Д.Быков: Евтушенко никогда себя не обелял. Он, как и Некрасов, свой конформизм сознавал отлично
«Про Жванецкого и Задорнова». Понимаете, я не думаю, что их можно рассматривать как представителей севера и юга. Жванецкий, конечно же, это наследник южной школы. А про Задорнова можно я ничего не буду говорить? Николая Задорнова как писателя я оцениваю весьма высоко, «Хэда» и «Симода» – это замечательные книги. И потом, Новелле Матвеевой он очень помогал; значит, вкус у человека был. Про Михаила Задорнова я ничего сказать не могу, как писателя я его рассматривать не могу. Это очень хороший представитель другой профессии эстрадной. Все-таки Жванецкий – это писатель, а не просто эстрадный сатирик. Хотя Задорнов, говорят, тоже очень многим людям сделал много добра.
«Почему сейчас в литературе модно нездоровье? Появляется много произведений, где герой страдает каким-то врожденным заболеванием» Послушайте, это было всегда. Объяснить это довольно просто. Интерес к патологии потому так характерен для модерна – к безумию, к девиации, к биполярке всякой, – что в основе модерна лежит вообще-то стремление поставить всю жизнь (и физическую, и психическую) под контроль разума. Модерн интересуется безумием исключительно как патологией, а вовсе не потому, что ему нравится безумие.
Модерн препарирует, анализирует все случаи девиации, но это потому, что для модерна характерен культ психического здоровья, даже культ психической нормы, самоконтроля. Поставить подсознание под контроль сознания – вот в чем главная цель Фрейда, а вовсе не в каких-то его сексуальных интересах и склонностях, которые, я думаю, были сильно преувеличены. Иногда банан это просто банан. Фрейд интересовался не столько религией, не столько тотемом и табу, не столько сексом и его преломлениями и даже не столько сновидениями, хотя все эти темы у него присутствуют. Главная идея Фрейда – самоконтроль, суд над собой, ведь сознание, которое добирается до своих бездн, – это главная цель модерна. Поэтому модерн так интересуется войной, кровью, преступлением. Именно преступлением, потому что там, где границы преступаются, они становятся для модерна интересными. Так бы я, наверное, сформулировал.
«Насчет последней книги Юлии Латыниной «Иисус: историческое расследование». Я врач, работаю в Сан-Франциско, занимаюсь медициной боли.

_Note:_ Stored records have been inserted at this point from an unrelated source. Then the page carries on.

<file path="src/rtl/fifo_write_arbiter_pkg.sv">
// Shared types and the rotating-priority search used by the FIFO write/read arbiters.
package fifo_arb_pkg;

  typedef enum logic {IDLE = 1'b0, GRANT = 1'b1} arb_state_t;

  localparam int STALL_CNT_W = 16;
  localparam int MAX_REQ     = 16;

  // First set bit of valid at or after ptr, wrapping modulo n; 0 when none is set.
  function automatic int rr_pick(input logic [MAX_REQ-1:0] valid, input int ptr, input int n);
    int   idx;
    int   win;
    logic found;
    win   = 0;
    found = 1'b0;
    for (int i = 0; i < MAX_REQ; i++) begin
      if (i < n && !found) begin
        idx = ptr + i;
        if (idx >= n) idx = idx - n;
        if (valid[idx[3:0]]) begin
          win   = idx;
          found = 1'b1;
        end
      end
    end
    return win;
  endfunction

endpackage

</file>
<file path="src/rtl/fifo_write_arbiter_rr_priority_pick.sv">
// Combinational rotating-priority search; shared with the read-side scheduler.
module rr_priority_pick
  import fifo_arb_pkg::*;
#(
  parameter  int NUM_REQ = 4,
  localparam int ID_W    = $clog2(NUM_REQ)
) (
  input  logic [NUM_REQ-1:0] valid,
  input  logic [ID_W-1:0]    ptr,
  output logic [ID_W-1:0]    win_id,
  output logic               win_any
);

  logic [MAX_REQ-1:0] valid_ext;

  always_comb begin
    valid_ext                = '0;
    valid_ext[NUM_REQ-1:0]   = valid;
    win_id                   = ID_W'(rr_pick(valid_ext, int'(ptr), NUM_REQ));
    win_any                  = |valid;
  end

endmodule

</file>
<file path="src/rtl/fifo_write_arbiter.sv">
// Round-robin arbiter sharing the async FIFO write port among NUM_REQ producers.
// Define FIFO_PKT_LOCK_EN to hold each grant until the last word of a packet.
module fifo_write_arbiter
  import fifo_arb_pkg::*;
#(
  parameter  int NUM_REQ    = 4,
  parameter  int DATA_WIDTH = 8,
  localparam int ID_WIDTH   = $clog2(NUM_REQ)
) (
  input  logic                          clk,
  input  logic                          rst,
  input  logic [NUM_REQ-1:0]            req_valid,
  input  logic [NUM_REQ*DATA_WIDTH-1:0] req_data,
  input  logic [NUM_REQ-1:0]            req_last,
  output logic [NUM_REQ-1:0]            req_ready,
  input  logic                          fifo_full,
  output logic                          fifo_wr_en,
  output logic [DATA_WIDTH-1:0]         fifo_wr_data,
  output logic [ID_WIDTH-1:0]           grant_id,
  output logic                          grant_active,
  output logic [STALL_CNT_W-1:0]        stall_cnt
);

`ifdef FIFO_PKT_LOCK_EN
  localparam bit PKT_LOCK = 1'b1;
`else
  localparam bit PKT_LOCK = 1'b0;
`endif

  arb_state_t            state_q, state_nxt;
  logic [ID_WIDTH-1:0]   rr_ptr, rr_ptr_nxt, grant_id_nxt, gid_inc;
  logic [ID_WIDTH-1:0]   pick_ptr, pick_id;
  logic [NUM_REQ-1:0]    holder_mask, pick_valid;
  logic                  pick_any, hold_valid, rotate;
  logic [DATA_WIDTH-1:0] hold_data, last_wr_data;

  assign gid_inc     = (grant_id == ID_WIDTH'(NUM_REQ - 1)) ? '0 : grant_id + ID_WIDTH'(1);
  assign holder_mask = NUM_REQ'(1) << grant_id;
  assign hold_valid  = req_valid[grant_id];
  assign hold_data   = req_data[grant_id*DATA_WIDTH +: DATA_WIDTH];
  // Without packet lock every beat is a packet boundary.
  assign rotate      = PKT_LOCK ? req_last[grant_id] : 1'b1;

  rr_priority_pick #(.NUM_REQ(NUM_REQ)) u_pick (
    .valid   (pick_valid),
    .ptr     (pick_ptr),
    .win_id  (pick_id),
    .win_any (pick_any)
  );

  always_ff @(posedge clk) begin
    if (rst) begin
      state_q   <= IDLE;
      grant_id  <= '0;
      rr_ptr    <= '0;
      stall_cnt <= '0;
    end else begin
      state_q  <= state_nxt;
      grant_id <= grant_id_nxt;
      rr_ptr   <= rr_ptr_nxt;
      if (state_q == GRANT && fifo_full && stall_cnt != '1)
        stall_cnt <= stall_cnt + STALL_CNT_W'(1);
    end
  end

  always_ff @(posedge clk) begin
    if (fifo_wr_en) last_wr_data <= hold_data;
  end

  // In GRANT the holder is excluded and the search starts just past it,
  // so the successor is known in the same cycle as the current beat.
  always_comb begin
    state_nxt    = state_q;
    grant_id_nxt = grant_id;
    rr_ptr_nxt   = rr_ptr;
    pick_valid   = req_valid;
    pick_ptr     = rr_ptr;
    case (state_q)
      IDLE: begin
        if (pick_any) begin
          state_nxt    = GRANT;
          grant_id_nxt = pick_id;
        end
      end
      GRANT: begin
        pick_valid = req_valid & ~holder_mask;
        pick_ptr   = gid_inc;
        if (!fifo_full) begin
          if (hold_valid) begin
            if (rotate) begin
              rr_ptr_nxt = gid_inc;
              if (pick_any) grant_id_nxt = pick_id;
              else          state_nxt    = IDLE;
            end
          end else if (!PKT_LOCK) begin
            state_nxt = IDLE;
          end
        end
      end
      default: state_nxt = IDLE;
    endcase
  end

  always_comb begin
    grant_active = (state_q == GRANT);
    req_ready    = '0;
    fifo_wr_en   = 1'b0;
    if (!rst && grant_active && !fifo_full) begin
      req_ready  = holder_mask;
      fifo_wr_en = hold_valid;
    end
    fifo_wr_data = fifo_wr_en ? hold_data : last_wr_data;
  end

endmodule

</file>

На днях у меня был пациент – очень образованный раввин местной синагоги. Он перечислил все основные положения, которые Латынина приводит в книге как что-то само собой разумеющееся и общеизвестное. Ваше мнение?» Георгий, мне эта книга интересна, но я в ней ни с чем не согласен. Подход Латыниной к христианству – это такая любопытная крайность ее мировоззрения. Хочет она видеть в Христе вождя невежественной и агрессивной секты – это ее право. У меня другой Христос, у меня другие представления христианстве, у меня другие представления о роли апостола Павла.
Но то, что это совпадает с какими-то представлениями вашего знакомого раввина, – здесь нет никакого дива. Для меня христианство – это лучшее, что создала человеческая история. А другие люди думают иначе, и я никоим образом не могу с ними спорить. Мне Латынина интересна во всем, что бы она ни делала. И мне вовсе не надо с ней соглашаться. Я ценю ее стиль, ценю ее юмор, ценю ее чрезвычайно широкую осведомленность во многих вещах, о которых ее критики понятия не имеют. Все-таки она ученица Вячеслава Всеволодовича Иванова, знает она много. Я уж не говорю о том, что ее вейский и сибирский циклы – это выдающиеся книги, начиная от «Промзоны» и заканчивая «Землей войны». Она очень серьезный писатель, интересный человек. Я никогда не буду говорить про Юлию Латынину ничего плохого. Хотя если она что-нибудь плохое обо мне скажет, я не знаю, как я на это отреагирую. Но вообще вряд ли, нам делить особо нечего. Просто я ее очень уважаю как писателя.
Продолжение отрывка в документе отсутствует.